Two weeks after Christianity Today penned an op-ed demanding President Trump be booted from office, Trump will be launching his new "Evangelicals for Trump" coalition. The event, scheduled to be held in Miami, FL, will take place at King Jesus International Ministry, believed to be one of the largest Hispanic churches in the country.
“The event will bring together Evangelicals from across the nation who support President Trump’s re-election,” the Trump campaign said in a press release last week.
In his scathing editorial about Trump, Christianity Today editor-in-chief Mark Galli referred to the president as "a human being who is morally lost and confused.”
Trump responded in a pair of tweets.
....have a Radical Left nonbeliever, who wants to take your religion & your guns, than Donald Trump as your President. No President has done more for the Evangelical community, and it’s not even close. You’ll not get anything from those Dems on stage.

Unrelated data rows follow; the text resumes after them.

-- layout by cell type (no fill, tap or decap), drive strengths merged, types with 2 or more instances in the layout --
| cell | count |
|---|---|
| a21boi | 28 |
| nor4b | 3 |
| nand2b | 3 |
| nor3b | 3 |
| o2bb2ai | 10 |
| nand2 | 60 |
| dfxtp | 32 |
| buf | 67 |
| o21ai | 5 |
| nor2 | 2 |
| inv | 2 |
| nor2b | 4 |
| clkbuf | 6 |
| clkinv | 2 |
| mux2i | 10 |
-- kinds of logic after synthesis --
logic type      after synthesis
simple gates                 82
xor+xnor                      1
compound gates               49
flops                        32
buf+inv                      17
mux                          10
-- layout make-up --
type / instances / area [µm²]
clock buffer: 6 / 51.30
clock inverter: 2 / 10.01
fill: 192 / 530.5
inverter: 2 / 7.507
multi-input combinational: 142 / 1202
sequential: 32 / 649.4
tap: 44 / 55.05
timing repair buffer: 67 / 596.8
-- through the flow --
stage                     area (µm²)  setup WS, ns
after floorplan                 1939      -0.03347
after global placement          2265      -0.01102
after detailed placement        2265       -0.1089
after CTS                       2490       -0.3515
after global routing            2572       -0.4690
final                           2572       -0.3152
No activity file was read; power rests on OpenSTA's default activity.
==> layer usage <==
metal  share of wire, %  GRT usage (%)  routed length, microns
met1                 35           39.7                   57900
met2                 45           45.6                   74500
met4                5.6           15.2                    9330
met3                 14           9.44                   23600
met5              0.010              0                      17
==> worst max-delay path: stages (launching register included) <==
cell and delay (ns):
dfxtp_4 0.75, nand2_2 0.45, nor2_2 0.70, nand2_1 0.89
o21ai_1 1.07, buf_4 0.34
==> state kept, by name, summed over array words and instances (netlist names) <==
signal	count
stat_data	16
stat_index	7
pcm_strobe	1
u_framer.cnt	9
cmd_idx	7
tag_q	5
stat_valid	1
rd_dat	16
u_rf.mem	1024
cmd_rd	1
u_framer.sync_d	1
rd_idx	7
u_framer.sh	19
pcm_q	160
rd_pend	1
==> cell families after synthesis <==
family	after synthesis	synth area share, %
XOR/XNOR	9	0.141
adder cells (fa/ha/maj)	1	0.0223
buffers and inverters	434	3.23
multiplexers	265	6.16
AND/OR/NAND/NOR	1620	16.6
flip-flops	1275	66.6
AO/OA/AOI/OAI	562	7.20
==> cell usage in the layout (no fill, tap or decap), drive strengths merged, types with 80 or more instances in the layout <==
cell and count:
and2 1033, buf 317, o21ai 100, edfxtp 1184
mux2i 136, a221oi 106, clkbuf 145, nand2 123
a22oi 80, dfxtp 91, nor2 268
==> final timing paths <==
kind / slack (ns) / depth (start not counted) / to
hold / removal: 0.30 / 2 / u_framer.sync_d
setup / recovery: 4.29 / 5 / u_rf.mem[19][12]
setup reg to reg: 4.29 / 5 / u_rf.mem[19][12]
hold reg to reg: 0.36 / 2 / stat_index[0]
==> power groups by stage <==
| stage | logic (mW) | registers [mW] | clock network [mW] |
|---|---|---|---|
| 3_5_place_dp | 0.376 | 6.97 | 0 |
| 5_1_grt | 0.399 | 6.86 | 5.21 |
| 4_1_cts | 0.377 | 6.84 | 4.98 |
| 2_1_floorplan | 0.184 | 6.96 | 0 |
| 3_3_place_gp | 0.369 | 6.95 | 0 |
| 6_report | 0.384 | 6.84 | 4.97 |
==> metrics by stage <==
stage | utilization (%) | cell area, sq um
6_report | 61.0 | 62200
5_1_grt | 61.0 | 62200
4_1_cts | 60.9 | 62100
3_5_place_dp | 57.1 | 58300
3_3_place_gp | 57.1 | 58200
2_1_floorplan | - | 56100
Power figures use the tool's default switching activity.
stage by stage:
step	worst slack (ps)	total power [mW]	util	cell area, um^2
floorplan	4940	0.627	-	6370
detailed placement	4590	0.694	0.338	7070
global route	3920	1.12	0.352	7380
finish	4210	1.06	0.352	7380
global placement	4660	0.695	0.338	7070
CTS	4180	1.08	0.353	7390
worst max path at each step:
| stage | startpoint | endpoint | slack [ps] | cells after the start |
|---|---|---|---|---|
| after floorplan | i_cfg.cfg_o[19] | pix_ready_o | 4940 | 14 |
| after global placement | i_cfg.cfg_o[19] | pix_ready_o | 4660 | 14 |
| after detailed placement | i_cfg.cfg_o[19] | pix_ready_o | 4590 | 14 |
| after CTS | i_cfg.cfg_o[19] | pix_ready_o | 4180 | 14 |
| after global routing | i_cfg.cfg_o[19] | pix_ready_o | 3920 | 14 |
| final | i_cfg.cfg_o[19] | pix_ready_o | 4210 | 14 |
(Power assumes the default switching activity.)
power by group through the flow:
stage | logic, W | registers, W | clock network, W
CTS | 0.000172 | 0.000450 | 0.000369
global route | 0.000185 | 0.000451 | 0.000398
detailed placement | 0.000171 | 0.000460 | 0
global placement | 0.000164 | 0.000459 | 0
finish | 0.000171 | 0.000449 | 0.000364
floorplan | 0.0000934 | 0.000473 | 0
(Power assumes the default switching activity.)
**src/rtl/lz4_seq_pkg.sv**
```systemverilog
package lz4_seq_pkg;

  // command codes on in_kind
  typedef enum logic [1:0] {
    K_LIT   = 2'd0,
    K_MATCH = 2'd1,
    K_END   = 2'd2,
    K_NONE  = 2'd3
  } cmd_kind_e;

  // output field currently being written
  typedef enum logic [2:0] {
    S_IDLE   = 3'd0,
    S_TOKEN  = 3'd1,
    S_LEXT   = 3'd2,
    S_LITS   = 3'd3,
    S_OFS_LO = 3'd4,
    S_OFS_HI = 3'd5,
    S_MEXT   = 3'd6
  } emit_state_e;

  localparam int unsigned NIB_SAT = 15;
  localparam int unsigned EXT_STEP = 255;
  localparam int unsigned MIN_MATCH = 4;

endpackage

```
**src/rtl/lz4_seq_lit_store.sv**
```systemverilog
module lz4_seq_lit_store #(
  parameter int unsigned DEPTH = 512,
  localparam int unsigned AW = $clog2(DEPTH),
  localparam int unsigned CW = AW + 1
) (
  input  logic          clk,
  input  logic          rst_n,
  input  logic          push,
  input  logic [7:0]    push_data,
  input  logic          pop,
  output logic [7:0]    head,
  output logic [CW-1:0] count
);

  logic [7:0]    mem [DEPTH];
  logic [AW-1:0] wr_q, wr_d;
  logic [AW-1:0] rd_q, rd_d;
  logic [CW-1:0] cnt_q, cnt_d;

  always_comb begin
    wr_d  = wr_q;
    rd_d  = rd_q;
    cnt_d = cnt_q;
    if (push) wr_d = wr_q + AW'(1);
    if (pop)  rd_d = rd_q + AW'(1);
    case ({push, pop})
      2'b10:   cnt_d = cnt_q + CW'(1);
      2'b01:   cnt_d = cnt_q - CW'(1);
      default: cnt_d = cnt_q;
    endcase
  end

  always_ff @(posedge clk or negedge rst_n) begin
    if (!rst_n) begin
      wr_q  <= '0;
      rd_q  <= '0;
      cnt_q <= '0;
    end else begin
      wr_q  <= wr_d;
      rd_q  <= rd_d;
      cnt_q <= cnt_d;
    end
  end

  always_ff @(posedge clk) begin
    if (push) mem[wr_q] <= push_data;
  end

  assign head  = mem[rd_q];
  assign count = cnt_q;

  p_count_bound_r7: assert property (@(posedge clk) disable iff (!rst_n)
    count <= CW'(DEPTH));

  p_no_underflow_r4: assert property (@(posedge clk) disable iff (!rst_n)
    pop |-> (count != '0));

  p_pop_step_r4: assert property (@(posedge clk) disable iff (!rst_n)
    (pop && !push) |=> (count == $past(count) - CW'(1)));

endmodule

```
**src/rtl/lz4_seq_ext_gen.sv**
```systemverilog
module lz4_seq_ext_gen #(
  parameter int unsigned W = 16
) (
  input  logic         clk,
  input  logic         rst_n,
  input  logic         load,
  input  logic [W-1:0] load_val,
  input  logic         step,
  output logic [7:0]   ext_byte,
  output logic         ext_final
);
  import lz4_seq_pkg::*;

  logic [W-1:0] rem_q, rem_d;

  always_comb begin
    rem_d = rem_q;
    if (load)      rem_d = load_val;
    else if (step) rem_d = rem_q - W'(EXT_STEP);
  end

  always_ff @(posedge clk or negedge rst_n) begin
    if (!rst_n) rem_q <= '0;
    else        rem_q <= rem_d;
  end

  assign ext_final = (rem_q < W'(EXT_STEP));
  assign ext_byte  = ext_final ? rem_q[7:0] : 8'hFF;

  p_ext_shrink_r3: assert property (@(posedge clk) disable iff (!rst_n)
    (step && !load && !ext_final) |=> (rem_q < $past(rem_q)));

endmodule

```
**src/rtl/lz4_seq_ctrl.sv**
```systemverilog
module lz4_seq_ctrl #(
  parameter int unsigned LIT_DEPTH = 512,
  parameter int unsigned OFS_LIMIT = 65535,
  parameter int unsigned LEN_W     = 16,
  parameter int unsigned CW        = 10,
  parameter int unsigned EXT_W     = 16
) (
  input  logic             clk,
  input  logic             rst_n,
  input  logic             in_valid,
  output logic             in_ready,
  input  logic [1:0]       in_kind,
  input  logic [15:0]      in_offset,
  input  logic [LEN_W-1:0] in_mlen,
  input  logic [CW-1:0]    lit_count,
  input  logic [7:0]       lit_head,
  output logic             push,
  output logic             pop,
  input  logic [7:0]       ext_byte,
  input  logic             ext_final,
  output logic             ext_load,
  output logic [EXT_W-1:0] ext_val,
  output logic             ext_step,
  output logic             out_valid,
  input  logic             out_ready,
  output logic [7:0]       out_data,
  output logic             out_last
);
  import lz4_seq_pkg::*;

  emit_state_e      st_q, st_d;
  logic [15:0]      ofs_q, ofs_d;
  logic [LEN_W-1:0] ml_q, ml_d;
  logic             fin_q, fin_d;

  logic       lit_room, match_ok, accept, fire;
  logic       lit_big, ml_big;
  logic [3:0] lit_nib, ml_nib;

  assign lit_room = (lit_count < CW'(LIT_DEPTH));
  assign match_ok = (in_offset != 16'd0) && (32'(in_offset) < OFS_LIMIT)
                    && (in_mlen >= LEN_W'(MIN_MATCH));
  assign lit_big  = (lit_count >= CW'(NIB_SAT));
  assign ml_big   = (ml_q >= LEN_W'(NIB_SAT));
  assign lit_nib  = lit_big ? 4'hF : lit_count[3:0];
  assign ml_nib   = fin_q ? 4'h0 : (ml_big ? 4'hF : ml_q[3:0]);
  assign fire     = out_valid && out_ready;
  assign accept   = in_valid && in_ready;

  always_comb begin
    st_d      = st_q;
    ofs_d     = ofs_q;
    ml_d      = ml_q;
    fin_d     = fin_q;
    in_ready  = 1'b0;
    push      = 1'b0;
    pop       = 1'b0;
    ext_load  = 1'b0;
    ext_val   = '0;
    ext_step  = 1'b0;
    out_valid = (st_q != S_IDLE);
    out_data  = 8'h00;
    out_last  = 1'b0;
    case (st_q)
      S_IDLE: begin
        in_ready = (in_kind == K_LIT) ? lit_room : 1'b1;
        if (accept) begin
          case (in_kind)
            K_LIT:   push = 1'b1;
            K_MATCH: if (match_ok) begin
              ofs_d = in_offset;
              ml_d  = in_mlen - LEN_W'(MIN_MATCH);
              fin_d = 1'b0;
              st_d  = S_TOKEN;
            end
            K_END: begin
              fin_d = 1'b1;
              st_d  = S_TOKEN;
            end
            default: ;
          endcase
        end
      end
      S_TOKEN: begin
        out_data = {lit_nib, ml_nib};
        out_last = fin_q && (lit_count == '0);
        if (fire) begin
          if (lit_big) begin
            ext_load = 1'b1;
            ext_val  = EXT_W'(lit_count - CW'(NIB_SAT));
            st_d     = S_LEXT;
          end else if (lit_count != '0) begin
            st_d = S_LITS;
          end else begin
            st_d = fin_q ? S_IDLE : S_OFS_LO;
          end
        end
      end
      S_LEXT: begin
        out_data = ext_byte;
        if (fire) begin
          ext_step = 1'b1;
          if (ext_final) st_d = S_LITS;
        end
      end
      S_LITS: begin
        out_data = lit_head;
        out_last = fin_q && (lit_count == CW'(1));
        if (fire) begin
          pop = 1'b1;
          if (lit_count == CW'(1)) st_d = fin_q ? S_IDLE : S_OFS_LO;
        end
      end
      S_OFS_LO: begin
        out_data = ofs_q[7:0];
        if (fire) st_d = S_OFS_HI;
      end
      S_OFS_HI: begin
        out_data = ofs_q[15:8];
        if (fire) begin
          if (ml_big) begin
            ext_load = 1'b1;
            ext_val  = EXT_W'(ml_q - LEN_W'(NIB_SAT));
            st_d     = S_MEXT;
          end else begin
            st_d = S_IDLE;
          end
        end
      end
      S_MEXT: begin
        out_data = ext_byte;
        if (fire) begin
          ext_step = 1'b1;
          if (ext_final) st_d = S_IDLE;
        end
      end
      default: st_d = S_IDLE;
    endcase
  end

  always_ff @(posedge clk or negedge rst_n) begin
    if (!rst_n) begin
      st_q  <= S_IDLE;
      ofs_q <= '0;
      ml_q  <= '0;
      fin_q <= 1'b0;
    end else begin
      st_q  <= st_d;
      ofs_q <= ofs_d;
      ml_q  <= ml_d;
      fin_q <= fin_d;
    end
  end

  p_hold_r8: assert property (@(posedge clk) disable iff (!rst_n)
    (out_valid && !out_ready) |=>
      (out_valid && $stable(out_data) && $stable(out_last)));

  p_close_r5: assert property (@(posedge clk) disable iff (!rst_n)
    (out_valid && out_ready && out_last) |=>
      (st_q == S_IDLE && lit_count == '0));

  p_drop_r6: assert property (@(posedge clk) disable iff (!rst_n)
    (st_q == S_IDLE && in_valid && in_kind == 2'd1 &&
     (in_mlen < LEN_W'(MIN_MATCH) || in_offset == 16'd0)) |=> !out_valid);

  p_busy_r7: assert property (@(posedge clk) disable iff (!rst_n)
    (out_valid && !out_ready) |=> !in_ready);

endmodule

```
**src/rtl/lz4_seq_packer.sv**
```systemverilog
module lz4_seq_packer #(
  parameter int unsigned LIT_DEPTH = 512,
  parameter int unsigned OFS_LIMIT = 65535,
  parameter int unsigned LEN_W     = 16
) (
  input  logic             clk,
  input  logic             rst_n,
  input  logic             in_valid,
  output logic             in_ready,
  input  logic [1:0]       in_kind,
  input  logic [7:0]       in_byte,
  input  logic [15:0]      in_offset,
  input  logic [LEN_W-1:0] in_mlen,
  output logic             out_valid,
  input  logic             out_ready,
  output logic [7:0]       out_data,
  output logic             out_last
);

  localparam int unsigned CW    = $clog2(LIT_DEPTH) + 1;
  localparam int unsigned EXT_W = (CW > LEN_W) ? CW : LEN_W;

  logic             push, pop;
  logic [7:0]       lit_head;
  logic [CW-1:0]    lit_count;
  logic             ext_load, ext_step, ext_final;
  logic [EXT_W-1:0] ext_val;
  logic [7:0]       ext_byte;

  lz4_seq_lit_store #(.DEPTH(LIT_DEPTH)) u_store (
    .clk       (clk),
    .rst_n     (rst_n),
    .push      (push),
    .push_data (in_byte),
    .pop       (pop),
    .head      (lit_head),
    .count     (lit_count)
  );

  lz4_seq_ext_gen #(.W(EXT_W)) u_ext (
    .clk       (clk),
    .rst_n     (rst_n),
    .load      (ext_load),
    .load_val  (ext_val),
    .step      (ext_step),
    .ext_byte  (ext_byte),
    .ext_final (ext_final)
  );

  lz4_seq_ctrl #(
    .LIT_DEPTH (LIT_DEPTH),
    .OFS_LIMIT (OFS_LIMIT),
    .LEN_W     (LEN_W),
    .CW        (CW),
    .EXT_W     (EXT_W)
  ) u_ctrl (
    .clk       (clk),
    .rst_n     (rst_n),
    .in_valid  (in_valid),
    .in_ready  (in_ready),
    .in_kind   (in_kind),
    .in_offset (in_offset),
    .in_mlen   (in_mlen),
    .lit_count (lit_count),
    .lit_head  (lit_head),
    .push      (push),
    .pop       (pop),
    .ext_byte  (ext_byte),
    .ext_final (ext_final),
    .ext_load  (ext_load),
    .ext_val   (ext_val),
    .ext_step  (ext_step),
    .out_valid (out_valid),
    .out_ready (out_ready),
    .out_data  (out_data),
    .out_last  (out_last)
  );

endmodule

```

I won’t be reading ET again!— Donald J. Trump (@realDonaldTrump) December 20, 2019
The late evangelical preacher Billy Graham founded Christianity Today in 1953. His son, Franklin Graham, is a Trump supporter and soon after CT published their controversial anti-Trump editorial, he wrote a message of his own to distance himself from the editors, indicating that he barely recognized the "liberal-leaning" magazine.
Franklin Graham insists his father would be disappointed in CT, while others like MSNBC host Al Sharpton think that any evangelical who supports Trump is a sell out.
"The reason they're so offended is it's exposing all of them, that they would take this shameless con man over the principles that they're preaching in the Holy Season as we celebrate Jesus," he claimed recently on MSNBC. "They would sell Jesus out if they felt they could get something from it. That's the inference he's making from his editorial. And that's sad on many levels."
The Christianity Today editorial was followed by a similar controversy over at the Christian Post, where journalist Napp Nazworth resigned after the outlet published a supportive piece about the president. In a tweet explaining his exit, Nazworth said that Christians "sully the name of Christ in their alliance with Trump."
Evangelicals supported Trump by a wide margin in 2016.